Reassembling Crime and Security Knowledge: The role of intelligence analysts at a time of technological change

Prof. Janet Chan1, Associate Professor Lyria Bennett Moses1, Associate Professor Carrie  Sanders2, Ms Holly Blackmore1
1UNSW Law, Sydney, Australia, 2Criminology Department, Wilfrid Laurier University, Brantford, Canada

This paper examines the role of data analysts in the production of crime and security intelligence at a time of technological change. Drawing primarily on data from a pilot study conducted in Australia [and relevant aspects of comparative research in Canada and the US], this paper constructs a conceptual framework for analysing intelligence practice in Western democratic states.
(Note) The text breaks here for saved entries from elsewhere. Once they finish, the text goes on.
===== config.mk =====
export PLATFORM = sky130hd
export DESIGN_NAME = alu_cmd_sequencer
export DESIGN_NICKNAME = d
export VERILOG_FILES = /design/src/rtl/alu_pkg.sv /design/src/rtl/alu_watchdog.sv /design/src/rtl/alu_cmd_sequencer.sv
export SDC_FILE = /design/constraint.sdc
export NUM_CORES = 1
export LEC_CHECK = 0
export BUFFER_PORTS_ARGS = -buffer_cell sky130_fd_sc_hd__buf_4
export CORE_AREA = 4 4 112 114
export DETAILED_ROUTE_END_ITERATION = 8
export DIE_AREA = 0 0 116 118
export GPL_ROUTABILITY_DRIVEN = 0
export PLACE_DENSITY = 0.74
export SYNTH_ARGS = -nofsm -noshare
export SYNTH_HDL_FRONTEND = slang
export SYNTH_SLANG_ARGS = --single-unit

===== constraint.sdc =====
create_clock -name clk -period 1.5 [get_ports clk]
set_clock_uncertainty 0.2 [all_clocks]
set_input_delay 0.15 -clock clk [delete_from_list [all_inputs] [get_ports clk]]
set_output_delay 0.15 -clock clk [all_outputs]
set_load 0.03 [all_outputs]

===== src/rtl/alu_pkg.sv =====
`default_nettype none
// ============================================================================
// Module      : alu_pkg
// Description : Shared op-select encodings, sequencer state type and default
//               datapath width for the alu32 command sequencer.
// Revision    : 1.0 - initial release
// ============================================================================
package alu_pkg;

  localparam int DEFAULT_WIDTH = 32;

  // alu32 op-select encodings
  localparam logic [2:0] ALU_AND = 3'b000;
  localparam logic [2:0] ALU_OR  = 3'b001;
  localparam logic [2:0] ALU_XOR = 3'b010;
  localparam logic [2:0] ALU_ADD = 3'b011;
  localparam logic [2:0] ALU_SUB = 3'b100;
  localparam logic [2:0] ALU_SLL = 3'b101;
  localparam logic [2:0] ALU_SRL = 3'b110;
  localparam logic [2:0] ALU_SLT = 3'b111;

  typedef enum logic [1:0] {
    ST_IDLE  = 2'd0,
    ST_ISSUE = 2'd1,
    ST_WAIT  = 2'd2,
    ST_RESP  = 2'd3
  } seq_state_t;

endpackage
`default_nettype wire


===== src/rtl/alu_watchdog.sv =====
`default_nettype none
// ============================================================================
// Module      : alu_watchdog
// Description : Clearable up-counter with a terminal-count flag that fires
//               when the count reaches TIMEOUT-1.
// Revision    : 1.0 - initial release
// ============================================================================
module alu_watchdog #(
  parameter int TIMEOUT = 64
) (
  input  logic clk,
  input  logic reset,
  input  logic clear,
  input  logic enable,
  output logic terminal
);

  localparam int CW = $clog2(TIMEOUT);

  logic [CW-1:0] r_count;

  // Count enabled wait cycles; clear takes priority over counting.
  always_ff @(posedge clk) begin
    if (reset || clear) begin
      r_count <= '0;
    end else if (enable) begin
      r_count <= r_count + CW'(1);
    end
  end

  assign terminal = (r_count == CW'(TIMEOUT - 1));

endmodule
`default_nettype wire


===== src/rtl/alu_cmd_sequencer.sv =====
`default_nettype none
// ============================================================================
// Module      : alu_cmd_sequencer
// Description : Initiator side of the alu32 start/done handshake. Takes one
//               command at a time, pulses start, waits for done (or watchdog
//               timeout) and returns the result on a valid/ready port.
// Revision    : 1.0 - initial release
// ============================================================================
module alu_cmd_sequencer
  import alu_pkg::*;
#(
  parameter int WIDTH   = DEFAULT_WIDTH,
  parameter int TIMEOUT = 64,
  parameter int CNT_W   = 16
) (
  input  logic             clk,
  input  logic             reset,
  input  logic             cmd_valid,
  output logic             cmd_ready,
  input  logic [WIDTH-1:0] cmd_a,
  input  logic [WIDTH-1:0] cmd_b,
  input  logic [2:0]       cmd_sel,
  output logic             alu_start,
  output logic [WIDTH-1:0] alu_in1,
  output logic [WIDTH-1:0] alu_in2,
  output logic [2:0]       alu_sel,
  input  logic [WIDTH-1:0] alu_result,
  input  logic             alu_done,
  output logic             rsp_valid,
  input  logic             rsp_ready,
  output logic [WIDTH-1:0] rsp_result,
  output logic             rsp_err,
  output logic [CNT_W-1:0] op_count
);

  seq_state_t       r_state;
  seq_state_t       w_next;
  logic             r_cmd_ready;
  logic             r_alu_start;
  logic [WIDTH-1:0] r_alu_in1;
  logic [WIDTH-1:0] r_alu_in2;
  logic [2:0]       r_alu_sel;
  logic             r_rsp_valid;
  logic [WIDTH-1:0] r_rsp_result;
  logic             r_rsp_err;
  logic [CNT_W-1:0] r_op_count;
  logic             w_wd_term;
  logic             w_wd_clear;
  logic             w_wd_enable;

  // Watchdog restarts on the start cycle and only runs while waiting for done.
  assign w_wd_clear  = (r_state == ST_ISSUE);
  assign w_wd_enable = (r_state == ST_WAIT) && !alu_done && !w_wd_term;

  alu_watchdog #(
    .TIMEOUT (TIMEOUT)
  ) u_watchdog (
    .clk      (clk),
    .reset    (reset),
    .clear    (w_wd_clear),
    .enable   (w_wd_enable),
    .terminal (w_wd_term)
  );

  // Next-state decode; done beats a coincident watchdog expiry.
  always_comb begin
    w_next = r_state;
    case (r_state)
      ST_IDLE:  if (cmd_valid) w_next = ST_ISSUE;
      ST_ISSUE: w_next = ST_WAIT;
      ST_WAIT:  if (alu_done || w_wd_term) w_next = ST_RESP;
      ST_RESP:  if (rsp_ready) w_next = ST_IDLE;
      default:  w_next = ST_IDLE;
    endcase
  end

  // State register plus registered outputs decoded from the next state.
  always_ff @(posedge clk) begin
    if (reset) begin
      r_state      <= ST_IDLE;
      r_cmd_ready  <= 1'b1;
      r_alu_start  <= 1'b0;
      r_alu_in1    <= '0;
      r_alu_in2    <= '0;
      r_alu_sel    <= '0;
      r_rsp_valid  <= 1'b0;
      r_rsp_result <= '0;
      r_rsp_err    <= 1'b0;
      r_op_count   <= '0;
    end else begin
      r_state     <= w_next;
      r_cmd_ready <= (w_next == ST_IDLE);
      r_alu_start <= (w_next == ST_ISSUE);
      r_rsp_valid <= (w_next == ST_RESP);
      if (r_state == ST_IDLE && cmd_valid) begin
        r_alu_in1 <= cmd_a;
        r_alu_in2 <= cmd_b;
        r_alu_sel <= cmd_sel;
      end
      if (r_state == ST_WAIT) begin
        if (alu_done) begin
          r_rsp_result <= alu_result;
          r_rsp_err    <= 1'b0;
          r_op_count   <= r_op_count + CNT_W'(1);
        end else if (w_wd_term) begin
          r_rsp_result <= '0;
          r_rsp_err    <= 1'b1;
        end
      end
    end
  end

  assign cmd_ready  = r_cmd_ready;
  assign alu_start  = r_alu_start;
  assign alu_in1    = r_alu_in1;
  assign alu_in2    = r_alu_in2;
  assign alu_sel    = r_alu_sel;
  assign rsp_valid  = r_rsp_valid;
  assign rsp_result = r_rsp_result;
  assign rsp_err    = r_rsp_err;
  assign op_count   = r_op_count;

endmodule
`default_nettype wire


======== Yosys cells after proc, flatten, opt, wreduce, memory -nomap -nowiden ========
Cells that the tools add are included.
storage, ports and cells
  input port bits ......................... 104
  word-level logic and storage cells ...... 39
  flip-flop bits (word level) ............. 127
operators by class
  multiplexer cells ....................... 8
  add/sub/neg operators ................... 2
  eq/ne operators ......................... 6
  reduce and logical (&&, ||, !) cells .... 12
operator list
  kind                   number
  $mux 32                2
  $add 16x1->16 const B  1
  $pmux 2 s4             1
  $add 6x1->6 const B    1
  $eq 2x2->1 const B     3
  $eq 6x6->1 const B     1
  $mux 2                 3
  $eq 2x1->1 const B     2
  $logic_not 2->1        2
  $reduce_and 2->1       2
  $logic_and 1x1->1      3
  $logic_not 1->1        2
  $logic_or 1x1->1       2
  $mux 1                 2
  $reduce_bool 2->1      1

======== Longest topological paths before layout ========
Gate-level depths: netlist of the first run.
  word-level depth ........................ 5
  depth in mapped cells ................... 8

======== Cells and area by module ========
A second synthesis of the first run with hierarchy kept.
unflattened totals
  cells, all modules ...................... 535
  area, all modules ....................... 4584.4 um^2
by module, submodules not included
  module             seq. area each (um^2)  cells each  times used  area each (um^2)
  alu_cmd_sequencer  2422.3                 506         1           4322.9
  alu_watchdog       120.1                  29          1           261.5

======== Worst setup path before layout of the first run ========
No wires, ideal clock.
  path kind ............................... reg2reg
  start point ............................. register r_op_count[6], in the netlist op_count[6]
  end point ............................... register r_op_count[14], in the netlist op_count[14]
  library setup time ...................... 123 ps
  required time ........................... 1177 ps
  clock period less this slack ............ 1905 ps
  slack ................................... -405 ps
  stages on the path, launching flop included .. 5
  arrival ................................. 1581 ps
  path buffers ............................ 0
  path through ............................ dfxtp_1 > and4_1 > nand4_2 > nor3_1 > mux2_1
on the way
  longest elaborated chain between the ends .. 1
RTL lines
  what                    RTL line                  source
  from (decl)             alu_cmd_sequencer.sv:46   logic [CNT_W-1:0] r_op_count;
  from (signal assigned)  alu_cmd_sequencer.sv:104  r_op_count <= r_op_count + CNT_W'(1);
  $add 16x1->16           alu_cmd_sequencer.sv:104
No other way between the ends.
A chain may end at the register's enable or synchronous reset.

======== Worst setup path in the final report of the first run ========
  start point ............................. register r_state[1]
  end point ............................... register r_alu_in2[0], in the netlist alu_in2[0]
on the way
  longest elaborated chain between the ends .. 2
RTL lines
  what                    RTL line                 source
  from (decl)             alu_cmd_sequencer.sv:36  seq_state_t r_state;
  from (signal assigned)  alu_cmd_sequencer.sv:91  r_state <= w_next;
  $logic_not 2->1         alu_cmd_sequencer.sv:95  if (r_state == ST_IDLE && cmd_valid) begin
  $logic_and 1x1->1       alu_cmd_sequencer.sv:95
  to (signal assigned)    alu_cmd_sequencer.sv:97  r_alu_in2 <= cmd_b;
  to (decl)               alu_cmd_sequencer.sv:41  logic [WIDTH-1:0] r_alu_in2;
No other way between the ends.

==> results of run 1 <==
## power groups by stage
stage          combinational [uW]  sequential, uW  clock [uW]
2_1_floorplan                 425            4020           0
3_3_place_gp                 1330            3690           0
3_5_place_dp                 1350            3700           0
4_1_cts                      1780            3630        4520
5_1_grt                      2080            3660        4690
6_report                     1990            3640        4480
## cells by family (layout without fill, tap and decap cells)
logic type	Yosys count	count (layout)	share of synthesized area [%]
and+or+nand+nor	202	203	19.7
DFF	127	127	55.0
AOI/OAI and AO/OA	116	117	15.7
buffers and inverters	40	426	5.01
xor gates and xnor gates	13	13	2.46
muxes	6	6	1.57
adders and majority gates	2	2	0.542
## worst paths after layout
kind	cells after the start	to	start	slack, ps
worst max-delay path	7	alu_in2[0]	r_state[1]	-140
worst min-delay path	5	u_watchdog.r_count[5]	alu_done	90
worst max register to register	7	alu_in2[0]	r_state[1]	-140
worst min register to register	2	alu_in2[22]	alu_in2[22]	260
## cell usage after synthesis, drive strengths merged, types with 2 or more instances
master	n	area share (%)
xnor2	2	0.38
nor2	24	2.0
dfxtp	127	55
clkbuf	5	0.41
inv	3	0.24
nand3	6	1.0
and4	2	0.38
buf	32	4.4
xor2	11	2.1
o21ai	3	0.32
a22o	32	6.1
and4b	2	0.43
nor2b	9	1.5
mux2	4	1.1
nand2	139	11
a21oi	73	7.9
a311oi	2	0.38
and2	3	0.41
nor3	3	0.32
nand4	7	1.1
o211ai	2	0.32
mux2i	2	0.43
ha	2	0.54
and3	3	0.51
## area by class of cell
class                      count  area, um^2  area share (%)
sequential                   127        2580            28.5
clock inverter                13         183            2.02
multi-input combinational    341        2170            23.9
clock buffer                  19         464            5.13
inverter                       3        11.3           0.124
timing repair buffer         391        3470            38.3
tap                          143         179            1.98
## layer usage
layer	part of all wire, %	track usage (%)	vias up	wire [um]
li1	-	-	2475	-
met1	36	27.7	2556	6990
met2	52	46.5	299	9960
met3	9.2	9.20	51	1770
met4	2.6	10.2	0	502
met5	0	0	-	0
The framework takes into account the impact of digital technology, the uneven distribution of political and institutional resources, and the variation in capability of analysts to adapt to changes in the field. The paper concludes with a discussion of the implications of this framework for future research and policy.


Biography:

JANET CHAN is Professor at UNSW Law, Key Researcher at the Data to Decisions Cooperative Research Centre (D2D CRC) and Leader of the Data Justice Stream at the Allens Hub for Technology, Law & Innovation. Her research interests include criminal justice, sociology of creativity, organisational studies, and science and technology studies. Her current research focuses on the use of big data analytics for security and social policy.  Janet was elected Fellow of the Academy of Social Sciences in Australia in 2002. In 2015 she was the joint recipient of the ANZ Society of Criminology Distinguished Criminologist Award.